• _Work item_:
Using the data below, copy every line that contains the word "XLEN".

• _Study material_:
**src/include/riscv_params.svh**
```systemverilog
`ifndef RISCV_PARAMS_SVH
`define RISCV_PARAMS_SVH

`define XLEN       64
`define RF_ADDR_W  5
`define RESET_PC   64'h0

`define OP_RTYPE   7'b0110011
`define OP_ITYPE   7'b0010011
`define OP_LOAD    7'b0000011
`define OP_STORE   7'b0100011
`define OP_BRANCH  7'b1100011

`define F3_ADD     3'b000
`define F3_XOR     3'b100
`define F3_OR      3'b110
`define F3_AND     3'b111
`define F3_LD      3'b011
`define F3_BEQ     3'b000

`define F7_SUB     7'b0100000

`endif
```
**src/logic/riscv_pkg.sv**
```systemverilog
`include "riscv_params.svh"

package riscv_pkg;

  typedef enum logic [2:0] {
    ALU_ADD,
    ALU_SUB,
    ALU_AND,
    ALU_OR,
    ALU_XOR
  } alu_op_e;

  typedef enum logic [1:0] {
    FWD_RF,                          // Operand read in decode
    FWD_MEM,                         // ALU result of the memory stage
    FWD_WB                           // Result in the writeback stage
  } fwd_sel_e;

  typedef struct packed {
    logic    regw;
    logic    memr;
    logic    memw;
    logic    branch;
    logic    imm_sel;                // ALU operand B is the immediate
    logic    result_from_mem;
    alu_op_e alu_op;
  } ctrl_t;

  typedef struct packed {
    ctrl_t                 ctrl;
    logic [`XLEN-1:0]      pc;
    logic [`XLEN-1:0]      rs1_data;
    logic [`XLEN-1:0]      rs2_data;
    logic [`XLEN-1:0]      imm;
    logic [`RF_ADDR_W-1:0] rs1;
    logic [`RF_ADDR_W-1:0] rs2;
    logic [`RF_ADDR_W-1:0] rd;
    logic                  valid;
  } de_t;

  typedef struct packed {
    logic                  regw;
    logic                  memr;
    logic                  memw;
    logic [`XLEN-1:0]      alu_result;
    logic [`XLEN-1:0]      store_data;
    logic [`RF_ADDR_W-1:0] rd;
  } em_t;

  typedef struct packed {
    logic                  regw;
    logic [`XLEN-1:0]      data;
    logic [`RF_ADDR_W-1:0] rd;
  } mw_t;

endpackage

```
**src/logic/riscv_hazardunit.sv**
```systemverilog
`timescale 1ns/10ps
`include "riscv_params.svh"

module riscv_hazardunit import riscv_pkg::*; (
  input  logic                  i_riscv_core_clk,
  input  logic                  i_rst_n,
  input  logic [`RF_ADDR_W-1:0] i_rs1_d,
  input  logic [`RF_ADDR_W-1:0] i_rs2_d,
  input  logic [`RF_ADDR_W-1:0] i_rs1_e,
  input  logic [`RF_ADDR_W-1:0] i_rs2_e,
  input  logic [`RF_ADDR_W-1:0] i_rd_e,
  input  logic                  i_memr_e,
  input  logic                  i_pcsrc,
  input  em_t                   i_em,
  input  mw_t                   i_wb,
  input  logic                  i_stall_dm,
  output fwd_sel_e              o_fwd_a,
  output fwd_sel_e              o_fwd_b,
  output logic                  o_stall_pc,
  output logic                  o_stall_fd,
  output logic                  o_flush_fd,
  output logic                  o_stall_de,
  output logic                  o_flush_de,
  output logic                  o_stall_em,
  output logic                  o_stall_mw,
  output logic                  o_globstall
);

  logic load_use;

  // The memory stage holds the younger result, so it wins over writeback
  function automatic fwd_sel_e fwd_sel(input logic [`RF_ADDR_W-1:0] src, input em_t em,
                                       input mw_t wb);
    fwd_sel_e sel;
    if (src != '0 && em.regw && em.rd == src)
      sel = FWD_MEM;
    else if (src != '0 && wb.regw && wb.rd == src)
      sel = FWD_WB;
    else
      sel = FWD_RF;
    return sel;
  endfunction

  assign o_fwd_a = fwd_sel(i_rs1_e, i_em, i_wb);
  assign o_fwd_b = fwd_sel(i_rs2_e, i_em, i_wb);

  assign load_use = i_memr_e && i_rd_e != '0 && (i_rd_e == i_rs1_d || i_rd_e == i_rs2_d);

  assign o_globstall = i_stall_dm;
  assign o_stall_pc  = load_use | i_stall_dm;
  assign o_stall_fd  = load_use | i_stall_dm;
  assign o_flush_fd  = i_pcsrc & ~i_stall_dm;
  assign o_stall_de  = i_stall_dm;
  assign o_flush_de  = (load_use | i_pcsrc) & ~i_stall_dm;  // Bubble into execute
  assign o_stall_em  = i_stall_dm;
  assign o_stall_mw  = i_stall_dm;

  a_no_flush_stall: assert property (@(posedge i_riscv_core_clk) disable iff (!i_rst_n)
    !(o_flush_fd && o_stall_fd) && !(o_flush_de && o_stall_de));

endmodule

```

--

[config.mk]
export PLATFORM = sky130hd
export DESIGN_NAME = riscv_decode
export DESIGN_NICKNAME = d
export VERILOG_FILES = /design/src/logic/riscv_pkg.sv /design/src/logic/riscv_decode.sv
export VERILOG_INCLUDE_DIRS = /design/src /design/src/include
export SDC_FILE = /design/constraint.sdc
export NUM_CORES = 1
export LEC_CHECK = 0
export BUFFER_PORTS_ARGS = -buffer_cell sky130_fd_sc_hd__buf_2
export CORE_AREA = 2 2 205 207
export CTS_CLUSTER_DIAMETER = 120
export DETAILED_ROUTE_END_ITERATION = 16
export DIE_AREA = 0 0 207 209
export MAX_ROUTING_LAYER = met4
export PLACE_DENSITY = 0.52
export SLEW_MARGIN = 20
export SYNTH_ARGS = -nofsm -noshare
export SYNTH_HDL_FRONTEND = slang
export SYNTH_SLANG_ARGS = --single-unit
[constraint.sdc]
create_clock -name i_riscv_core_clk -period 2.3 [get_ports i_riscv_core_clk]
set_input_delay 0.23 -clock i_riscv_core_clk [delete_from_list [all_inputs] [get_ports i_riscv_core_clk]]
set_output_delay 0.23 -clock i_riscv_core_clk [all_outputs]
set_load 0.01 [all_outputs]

• _Answer to this task_:
`define XLEN       64
    logic [`XLEN-1:0]      pc;
    logic [`XLEN-1:0]      rs1_data;
    logic [`XLEN-1:0]      rs2_data;
    logic [`XLEN-1:0]      imm;
    logic [`XLEN-1:0]      alu_result;
    logic [`XLEN-1:0]      store_data;
    logic [`XLEN-1:0]      data;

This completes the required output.